研究倫理の徹底と適正な調査手続きを求める
研究倫理の欠如とそれに対する本学の対応体制が問われている。研究不正の真偽が明らかになったわけではないが、元助教の研究姿勢と調査委員会による対応姿勢の双方に問題があると言わざるを得ない、
元助教は十数本の論文で画像データ等の流用による研究不正の疑惑がもたれた。調査委による画像解析の結果、11論文20項目という多岐にわたる研究不正があったと認定。昨年12月には元助教懲戒処分が発表された。
ここで一連の背景と問題点を整理する。ただし、研究不正それ自体の真偽は定かではないことを前提とする。
まず、元助教における問題点として、実験で得られたオリジナルデータの紛失が挙げられる。オリジナルデータを保存しておくということは、研究者作法の「いろは」の「い」であり、当たり前のことだ。仮に今回のような研究不正疑惑が浮上した場合、自身の潔白を証明する最良の手段はオリジナルデータを提示すること。そうでなくとも、科研費によって研究をしている以上、社会的な説明責任を果たすためにはオリジナルデータが必要となる。紛失したという時点で、研究者の資質を疑われかねない。
次に大学の調査委の問題点として以下の2点が指摘されている。①元助教が再実験の申し出をしたが、それを認めなかったこと②予備調査が省略されるなどガイドラインに沿った対応がなされず、事案ごとにことなった運用がなされていること。
データが紛失している以上、元助教が自身を正当化するには再実験しかなく、その機会が与えられなかったことは調査委の落ち度であろう。いたずらに時間稼ぎのための再実験は認められないが、今回はそれに当てはまらない。画像データの解析は精巧なものであり、外部への解析を依頼するなど相当な力の入れようだった。一方、調査委は再実験に対して積極的な姿勢は示さなかった。今回の争点は画像データの流用があったか否かであって、再実験の必要性は生じないという主張もある。しかし、オリジナルデータが紛失している以上、次に求められるのは再実験による証明であるはずだ。研究者の一生を左右しかねない案件であるだけに、慎重な対応が必要だったのではないか。
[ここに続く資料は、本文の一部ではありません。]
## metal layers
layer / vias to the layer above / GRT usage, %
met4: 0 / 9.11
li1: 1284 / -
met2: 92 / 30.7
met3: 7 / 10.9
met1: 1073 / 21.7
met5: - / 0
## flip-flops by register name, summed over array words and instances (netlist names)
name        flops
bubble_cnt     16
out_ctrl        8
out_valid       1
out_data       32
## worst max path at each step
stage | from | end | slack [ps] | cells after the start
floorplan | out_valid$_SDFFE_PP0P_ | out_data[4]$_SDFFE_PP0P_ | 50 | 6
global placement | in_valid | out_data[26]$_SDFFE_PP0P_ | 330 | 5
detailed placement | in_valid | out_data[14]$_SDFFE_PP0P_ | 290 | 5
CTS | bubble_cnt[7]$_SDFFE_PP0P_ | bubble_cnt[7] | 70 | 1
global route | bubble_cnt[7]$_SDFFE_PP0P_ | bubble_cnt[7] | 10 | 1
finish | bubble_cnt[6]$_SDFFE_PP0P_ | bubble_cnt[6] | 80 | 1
[src/rtl/uart_tx_cfg.sv]
// Runtime-configurable UART transmitter: 5..DATA_W data bits, five parity modes,
// one or two stop bits, a one-entry holding register and line-break generation.
module uart_tx_cfg #(
    parameter int unsigned DATA_W     = 8,
    parameter int unsigned OVERSAMPLE = 16
) (
    input  logic              i_clk,
    input  logic              i_rst,
    input  logic              i_baud_tick,
    input  logic [DATA_W-1:0] i_tx_data,
    input  logic              i_tx_valid,
    output logic              o_tx_ready,
    input  logic [3:0]        i_cfg_data_bits,
    input  logic [2:0]        i_cfg_parity,
    input  logic              i_cfg_stop2,
    input  logic              i_break,
    output logic              o_tx_serial,
    output logic              o_tx_busy,
    output logic              o_tx_done
);
    localparam int unsigned     CntW    = $clog2(OVERSAMPLE);
    localparam logic [CntW-1:0] CntLast = CntW'(OVERSAMPLE - 1);
    localparam logic [3:0]      MinBits = 4'd5;
    localparam logic [3:0]      MaxBits = 4'(DATA_W);

    typedef enum logic [2:0] {StIdle, StStart, StData, StParity, StStop, StBreak} state_e;

    state_e            state_q, state_d;
    logic [CntW-1:0]   cnt_q, cnt_d;
    logic [3:0]        bit_idx_q, bit_idx_d;
    logic [DATA_W-1:0] shift_q, shift_d;
    logic [3:0]        nbits_q, nbits_d;
    logic              par_en_q, par_en_d;
    logic              par_bit_q, par_bit_d;
    logic              stop2_q, stop2_d;
    logic              brk_q, brk_d;
    logic              hold_valid_q, hold_valid_d;
    logic [DATA_W-1:0] hold_data_q, hold_data_d;
    logic              serial_q, serial_d;
    logic              busy_q;

    logic [3:0]        nbits_clamp;
    logic              par_calc;
    logic              par_en_load;
    logic              par_bit_load;
    logic              bit_end;
    logic              last_stop;
    logic              load;
    logic              done;
    logic [DATA_W-1:0] shifted;

    // Frame configuration derived from the inputs, captured only when a frame loads.
    always_comb begin
        nbits_clamp = i_cfg_data_bits;
        if (i_cfg_data_bits < MinBits) begin
            nbits_clamp = MinBits;
        end else if (i_cfg_data_bits > MaxBits) begin
            nbits_clamp = MaxBits;
        end
        par_calc = 1'b0;
        for (int i = 0; i < int'(DATA_W); i++) begin
            if (i < int'(nbits_clamp)) par_calc = par_calc ^ hold_data_q[i];
        end
        par_en_load  = 1'b1;
        par_bit_load = 1'b0;
        case (i_cfg_parity)
            3'd1:    par_bit_load = par_calc;
            3'd2:    par_bit_load = ~par_calc;
            3'd3:    par_bit_load = 1'b1;
            3'd4:    par_bit_load = 1'b0;
            default: par_en_load  = 1'b0;
        endcase
    end

    always_comb begin
        state_d      = state_q;
        cnt_d        = cnt_q;
        bit_idx_d    = bit_idx_q;
        shift_d      = shift_q;
        nbits_d      = nbits_q;
        par_en_d     = par_en_q;
        par_bit_d    = par_bit_q;
        stop2_d      = stop2_q;
        brk_d        = brk_q;
        hold_valid_d = hold_valid_q;
        hold_data_d  = hold_data_q;
        load         = 1'b0;
        done         = 1'b0;
        serial_d     = 1'b1;
        shifted      = '0;

        bit_end   = i_baud_tick && (cnt_q == CntLast);
        last_stop = (bit_idx_q == {3'b000, stop2_q & ~brk_q});

        if (i_baud_tick && (state_q inside {StStart, StData, StParity, StStop})) begin
            cnt_d = bit_end ? '0 : cnt_q + CntW'(1);
        end

        case (state_q)
            StIdle: begin
                if (i_break) begin
                    state_d = StBreak;
                    cnt_d   = '0;
                end else if (hold_valid_q) begin
                    load = 1'b1;
                end
            end
            StStart: begin
                if (bit_end) begin
                    state_d   = StData;
                    bit_idx_d = '0;
                end
            end
            StData: begin
                if (bit_end) begin
                    if (bit_idx_q == nbits_q - 4'd1) begin
                        state_d   = par_en_q ? StParity : StStop;
                        bit_idx_d = '0;
                    end else begin
                        bit_idx_d = bit_idx_q + 4'd1;
                    end
                end
            end
            StParity: begin
                if (bit_end) begin
                    state_d   = StStop;
                    bit_idx_d = '0;
                end
            end
            StStop: begin
                if (bit_end) begin
                    if (last_stop) begin
                        done  = ~brk_q;
                        brk_d = 1'b0;
                        if (i_break) begin
                            state_d = StBreak;
                        end else if (hold_valid_q) begin
                            load = 1'b1;
                        end else begin
                            state_d = StIdle;
                        end
                    end else begin
                        bit_idx_d = bit_idx_q + 4'd1;
                    end
                end
            end
            StBreak: begin
                // Trailing stop after a break is always a single bit period.
                if (!i_break) begin
                    state_d   = StStop;
                    brk_d     = 1'b1;
                    bit_idx_d = '0;
                    cnt_d     = '0;
                end
            end
            default: state_d = StIdle;
        endcase

        if (load) begin
            state_d      = StStart;
            cnt_d        = '0;
            bit_idx_d    = '0;
            shift_d      = hold_data_q;
            nbits_d      = nbits_clamp;
            par_en_d     = par_en_load;
            par_bit_d    = par_bit_load;
            stop2_d      = i_cfg_stop2;
            brk_d        = 1'b0;
            hold_valid_d = 1'b0;
        end else if (i_tx_valid && !hold_valid_q) begin
            hold_valid_d = 1'b1;
            hold_data_d  = i_tx_data;
        end

        // Line value is registered from next-state so it lines up with the state register.
        shifted = shift_d >> bit_idx_d;
        case (state_d)
            StStart, StBreak: serial_d = 1'b0;
            StData:           serial_d = shifted[0];
            StParity:         serial_d = par_bit_d;
            default:          serial_d = 1'b1;
        endcase
    end

    always_ff @(posedge i_clk) begin
        if (i_rst) begin
            state_q      <= StIdle;
            cnt_q        <= '0;
            bit_idx_q    <= '0;
            shift_q      <= '0;
            nbits_q      <= '0;
            par_en_q     <= 1'b0;
            par_bit_q    <= 1'b0;
            stop2_q      <= 1'b0;
            brk_q        <= 1'b0;
            hold_valid_q <= 1'b0;
            hold_data_q  <= '0;
            serial_q     <= 1'b1;
            busy_q       <= 1'b0;
        end else begin
            state_q      <= state_d;
            cnt_q        <= cnt_d;
            bit_idx_q    <= bit_idx_d;
            shift_q      <= shift_d;
            nbits_q      <= nbits_d;
            par_en_q     <= par_en_d;
            par_bit_q    <= par_bit_d;
            stop2_q      <= stop2_d;
            brk_q        <= brk_d;
            hold_valid_q <= hold_valid_d;
            hold_data_q  <= hold_data_d;
            serial_q     <= serial_d;
            busy_q       <= (state_d != StIdle);
        end
    end

    assign o_tx_ready  = ~hold_valid_q;
    assign o_tx_serial = serial_q;
    assign o_tx_busy   = busy_q;
    assign o_tx_done   = done;

endmodule

[config.mk]
export PLATFORM = sky130hd
export DESIGN_NAME = uart_tx_cfg
export DESIGN_NICKNAME = d
export VERILOG_FILES = /design/src/rtl/uart_tx_cfg.sv
export SDC_FILE = /design/constraint.sdc
export NUM_CORES = 1
export LEC_CHECK = 0
export CAP_MARGIN = 10
export CELL_PAD_IN_SITES_DETAIL_PLACEMENT = 0
export CELL_PAD_IN_SITES_GLOBAL_PLACEMENT = 1
export CORE_UTILIZATION = 42
export DETAILED_ROUTE_END_ITERATION = 10
export HOLD_SLACK_MARGIN = 0.1
export PLACE_DENSITY_LB_ADDON = 0.1
export SETUP_SLACK_MARGIN = 0.05
export SLEW_MARGIN = 10
export SYNTH_ARGS = -nofsm -noshare
export SYNTH_HDL_FRONTEND = slang
export SYNTH_SLANG_ARGS = --single-unit
[constraint.sdc]
create_clock -name i_clk -period 3.1 [get_ports i_clk]
set_input_delay 0.31 -clock i_clk [delete_from_list [all_inputs] [get_ports i_clk]]
set_output_delay 0.31 -clock i_clk [all_outputs]
set_load 0.05 [all_outputs]
==> run metrics <==
outcome finished, final reports clean; Crit Path Max Fanout 8; H-tree Lvls 2; ANT nets after route 0; met3 GRT Util 4.15%; CP required 3280 ps; Worst setup EP type register; Syn Nets 296; worst setup path start nbits_q[0]; first drt pass iteration count 4; GPL Wtd Cong 0.841; fillcell total 538; max-cap violation count 0; initial antenna violation count 0; hold path start stop2_q; Area contributors post-synth dfxtp_1 34%, mux2i_1 6.8%, nand2_1 6.4%; area leader, netlist dfxtp_1; Total Nets Final 322; vias in the first global route 1788; final-report max-slew violation count 0; Ys Warns 0; VDD IR max 0.261 mV; number of diodes 0; WL final 4.91 mm; Hold Path Class reg -> reg; commonest cells after routing, fill and taps aside 38 x nand2_1, 38 x dfxtp_1, 37 x nor2_1, 25 x a21oi_1, 23 x clkdlybuf4s50_1; Post-synth top flop dfxtp_1; Synth top area share 34.3%; Worst path slowest cell dfxtp_1; clock latency on the worst-skew pair 280 ps; leakage 0.978 nW; Vias/cell 5.25; pre-CTS setup slack 359 ps; Final Hold Viols 0; Clock transition at path regs 70 ps; Netlist cell types 61; Vias 1936; PnR Total Power 0.00113 W; Final min period 2750 ps; Synth async-reset ratio 0%; Syn Inst Count 272; max incr delay on CP 390 ps; largest net degree at the start of global routing 27; Slew Limit Headroom 67.1%; met2 usage 32.3%; GR Overflow Total 0; final setup violation count 0; DRT iter0 DRCs 107; layout cell share with drive strength beyond 1 10.7%; first-pass GRT wire length 8.20 mm; setup bufs post-CTS 0; Worst-Margin Slew 493 ps; post-detail-place hpwl 3.69 mm; Syn Area/Cell 8.16 sq um; post-synthesis sequential area ratio 34.3%; grt met1 use 24.0%; post-CTS resize count 0; CTS tree yes; setup TNS 0 ps; Startpoint Class register; Die W 74.7 microns; CTS Hold Bufs 0; Post-Syn Area 2220 sq um; crit path DAT 2930 ps; crit-path cells inv_1 > ha_1 > xnor2_1 > nor3_2 > a211oi_4 > o21ai_4 > mux2_4 > o211a_1 > a211o_1 > a31o_1; TritonCTS buffer count 5; Setup CP Type reg -> reg; #FFs+latches synth 38; Layout Utilization 52.0%; row count 26; wire per inst 13.3 microns; Clock Tree Buf Depth 2; grt peak-use layer met2; GRT Resource Usage Total 19.6%; clk root buf clkbuf_8; IO Count 25; Post-synth EDFFs 0; Pwr Density 426 nW/um^2; TritonCTS Sinks 38; area delta synth->final 19.7%; Initial Util 43.5%; Chip Height 74.7 microns; Fmax 364 MHz; DRC Markers 0; fin crit share 88.7%; DIE AREA 5580 sq um; RSZ-0062 raised after global routing false; hold_ws 457 ps; Final Skew 3.41 ps; core box area 5110 sq um; worst setup margin 352 ps; reg2reg start nbits_q[0]; IO buf count 24
[metal layers]
layer	share of wire, %	up-vias
met2	48	43
li1	-	999
met3	3.3	15
met5	0	-
met1	45	879
met4	3.3	0
[worst paths after layout]
path | endpoint | slack [ps] | depth (start not counted)
setup / recovery | o_tx_serial | 350 | 10
hold / removal | stop2_q | 460 | 2
hold reg to reg | stop2_q | 460 | 2
setup reg to reg | o_tx_serial | 350 | 10
[flip-flops by register name, indices dropped and copies added, names as in the netlist]
name,cells
bit_idx_q,4
brk_q,1
cnt_q,4
hold_data_q,8
hold_valid_q,1
nbits_q,4
o_tx_busy,1
o_tx_serial,1
par_bit_q,1
par_en_q,1
shift_q,8
state_q,3
stop2_q,1
[where the power goes]
group          internal (W)  total [W]  switching, W
clock              0.000225   0.000393      0.000168
sequential         0.000508   0.000529     0.0000209
combinational      0.000101   0.000210      0.000109
[cell usage after synthesis (3+ instances only)]
cell	n
a21oi_1	25
clkbuf_1	7
dfxtp_1	38
ha_1	3
inv_1	9
mux2i_1	15
nand2_1	38
nand3_1	3
nor2_1	37
nor3_1	8
o211ai_1	3
o21ai_0	9
o31ai_1	3
xnor2_1	13
xor2_1	3
[critical path, delay by kind of cell (launching register included)]
| kind | cells | cell delay (ps) |
|---|---|---|
| multiplexers | 1 | 330 |
| flip-flops | 1 | 390 |
| XOR/XNOR | 1 | 140 |
| AO/OA/AOI/OAI | 5 | 1130 |
| buffers and inverters | 1 | 60 |
| adder cells (fa/ha/maj) | 1 | 300 |
| AND/OR/NAND/NOR | 1 | 300 |
[metrics by stage]
| stage | std cells | area (sq um) |
|---|---|---|
| 4_1_cts | 369 | 2660 |
| 3_5_place_dp | 361 | 2550 |
| 3_3_place_gp | 361 | 2550 |
| 2_1_floorplan | 272 | 2230 |
| 5_1_grt | 369 | 2660 |
| 6_report | 369 | 2660 |
[logic make-up (layout without fill, tap and decap cells)]
logic type | count (synthesis) | in the layout | synth area share [%]
and+or+nand+nor | 107 | 107 | 22.0
AOI/OAI and AO/OA | 65 | 65 | 20.4
DFF | 38 | 38 | 34.3
buffers and inverters | 24 | 51 | 5.07
xor gates and xnor gates | 18 | 18 | 8.62
muxes | 17 | 17 | 7.95
adders and majority gates | 3 | 3 | 1.69
[final cells by class]
class,instances,area [sq um],area share (%)
Sequential cell,38,761,28.6
Timing Repair Buffer,34,313,11.8
Clock buffer,8,110,4.14
Multi-Input combinational cell,210,1350,50.9
Tap cell,70,87.6,3.30
Inverter,9,33.8,1.27
Power figures use the tool's default switching activity.
==> config.mk <==
export PLATFORM = sky130hd
export DESIGN_NAME = ram_stream_loader_flat
export DESIGN_NICKNAME = d
export VERILOG_FILES = /design/src/rtl/ram_stream_loader_pkg.sv /design/src/rtl/ram_stream_loader_if.sv /design/src/rtl/ram_stream_loader_byte_packer.sv /design/src/rtl/ram_stream_loader.sv /design/src/flat_wrapper.sv
export SDC_FILE = /design/constraint.sdc
export NUM_CORES = 1
export LEC_CHECK = 0
export BUFFER_PORTS_ARGS = -buffer_cell sky130_fd_sc_hd__buf_4
export CORE_UTILIZATION = 49
export DETAILED_ROUTE_END_ITERATION = 10
export GPL_TIMING_DRIVEN = 0
export PLACE_DENSITY_LB_ADDON = 0.1
export SETUP_SLACK_MARGIN = 0.3
export SYNTH_ARGS = -nofsm -noshare
export SYNTH_HDL_FRONTEND = slang
export SYNTH_HIERARCHICAL = 1
export SYNTH_SLANG_ARGS = --single-unit
==> constraint.sdc <==
create_clock -name clk -period 2.1 [get_ports clk]
set_clock_uncertainty 0.2 [all_clocks]
set_input_delay 0.105 -clock clk [delete_from_list [all_inputs] [get_ports clk]]
set_output_delay 0.105 -clock clk [all_outputs]
set_load 0.05 [all_outputs]
`config.mk`:
```
export PLATFORM = sky130hd
export DESIGN_NAME = nibble_packer
export DESIGN_NICKNAME = d
export VERILOG_FILES = /design/src/rtl/nibble_packer.sv
export SDC_FILE = /design/constraint.sdc
export NUM_CORES = 1
export LEC_CHECK = 0
export ABC_AREA = 1
export BUFFER_PORTS_ARGS = -buffer_cell sky130_fd_sc_hd__clkbuf_2
export CAP_MARGIN = 10
export CORE_MARGIN = 2
export CORE_UTILIZATION = 50
export DETAILED_ROUTE_END_ITERATION = 10
export PLACE_DENSITY = 0.74
export SYNTH_ARGS = -nofsm -noshare
export SYNTH_HDL_FRONTEND = slang
export SYNTH_SLANG_ARGS = --single-unit
export TNS_END_PERCENT = 30
```
`constraint.sdc`:
```
create_clock -name clk -period 1.85 [get_ports clk]
set_clock_uncertainty 0.1 [all_clocks]
set_input_delay 0.37 -clock clk [delete_from_list [all_inputs] [get_ports clk]]
set_output_delay 0.37 -clock clk [all_outputs]
set_load 0.005 [all_outputs]
```
`src/rtl/nibble_packer.sv`:
```
// nibble_packer: packs NIBBLES consecutive 4-bit slices into one wide word
// behind a single output holding register. A flush emits a partial word early.
// Optional build macro NIBBLE_PACKER_MSB_FIRST_EN: when defined, the first
// nibble lands in the top nibble, so partial words are left-justified.
module nibble_packer #(
  parameter int NIBBLES = 4
) (
  input  logic                 clk,
  input  logic                 rst_n,
  input  logic                 in_valid,
  output logic                 in_ready,
  input  logic [3:0]           in_nibble,
  input  logic                 flush,
  output logic                 out_valid,
  input  logic                 out_ready,
  output logic [4*NIBBLES-1:0] out_data,
  output logic [3:0]           out_count,
  output logic                 out_last
);

  localparam int W = 4 * NIBBLES;
  localparam logic [3:0] LAST_IDX = 4'(NIBBLES - 1);

  logic [W-1:0] acc_r;
  logic [3:0]   cnt_r;
  logic         flush_pend_r;
  logic         out_valid_r;
  logic [W-1:0] out_data_r;
  logic [3:0]   out_count_r;
  logic         out_last_r;

  logic         slot_free_s;
  logic         in_ready_s;
  logic         accept_s;
  logic         honor_s;
  logic         complete_s;
  logic [3:0]   place_idx_s;
  logic [3:0]   cnt_ins_s;
  logic [W-1:0] acc_ins_s;

  // Handshake decode and the accumulator contents after inserting this cycle's nibble.
  always_comb begin
    slot_free_s = !out_valid_r || out_ready;
    // The completing nibble needs a free output slot; a pending flush blocks input.
    in_ready_s  = !flush_pend_r && ((cnt_r != LAST_IDX) || slot_free_s);
    accept_s    = in_valid && in_ready_s;
    honor_s     = (flush || flush_pend_r) && slot_free_s;
    complete_s  = accept_s && (cnt_r == LAST_IDX);
`ifdef NIBBLE_PACKER_MSB_FIRST_EN
    place_idx_s = LAST_IDX - cnt_r;
`else
    place_idx_s = cnt_r;
`endif
    if (accept_s) begin
      cnt_ins_s = cnt_r + 4'd1;
    end else begin
      cnt_ins_s = cnt_r;
    end
    acc_ins_s = acc_r;
    for (int i = 0; i < NIBBLES; i++) begin
      if (accept_s && (place_idx_s == 4'(i))) begin
        acc_ins_s[4*i +: 4] = in_nibble;
      end else begin
        acc_ins_s[4*i +: 4] = acc_r[4*i +: 4];
      end
    end
  end

  // Accumulator, flush tracking and the output holding register.
  always_ff @(posedge clk or negedge rst_n) begin
    if (!rst_n) begin
      acc_r        <= '0;
      cnt_r        <= 4'd0;
      flush_pend_r <= 1'b0;
      out_valid_r  <= 1'b0;
      out_data_r   <= '0;
      out_count_r  <= 4'd0;
      out_last_r   <= 1'b0;
    end else begin
      // A full word, or an honored flush with something to send, loads the output.
      if (complete_s || (honor_s && (cnt_ins_s != 4'd0))) begin
        out_valid_r <= 1'b1;
        out_data_r  <= acc_ins_s;
        out_count_r <= cnt_ins_s;
        out_last_r  <= honor_s;
        acc_r       <= '0;
        cnt_r       <= 4'd0;
      end else begin
        // Nothing to load: drain if the consumer takes the word, else hold.
        out_valid_r <= out_valid_r && !out_ready;
        acc_r       <= acc_ins_s;
        cnt_r       <= cnt_ins_s;
      end
      if (honor_s) begin
        flush_pend_r <= 1'b0;
      end else if (flush) begin
        flush_pend_r <= 1'b1;
      end else begin
        flush_pend_r <= flush_pend_r;
      end
    end
  end

  assign in_ready  = in_ready_s;
  assign out_valid = out_valid_r;
  assign out_data  = out_data_r;
  assign out_count = out_count_r;
  assign out_last  = out_last_r;

endmodule

```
また、ガイドラインの適応が事案ごとに異なることは、厳しく問題視されるべきだ。日本細菌学会という専門家集団からの告発であるため、予備調査を省略する正当な理由がないわけではない。しかし、適切な手続きに基づいて調査が行われなければ、その調査結果に反論する余地を与えることになる。研究不正の告発者と被告発者に対して十分な説明がなされた上で調査手続きが行われたかは疑問だ。
今回地裁による決定では、井上総長の論文不正疑惑(以下、総長論文問題)についての言及もある。総長論文問題の場合、ガイドラインにはない特例の「対応委員会」が立ち上げられ、本調査は開始されなかった。
ガイドラインは平成19年3月に制定された。研究不正に対する本学の体制を明文化することは重要であるが、その規定をないがしろにすることは、むしろ混乱を生じさせる。最適な研究環境を保持することは難しく、大学機構の根幹を揺るがしかねない。
いま求められているのは、正しい手続きで行われた厳正な調査に基づき、公正な処分が下されることだ。総長論文問題であっても、自身の疑惑に対する説明の義務と権利を重視しつつ、慎重な対応が求められている。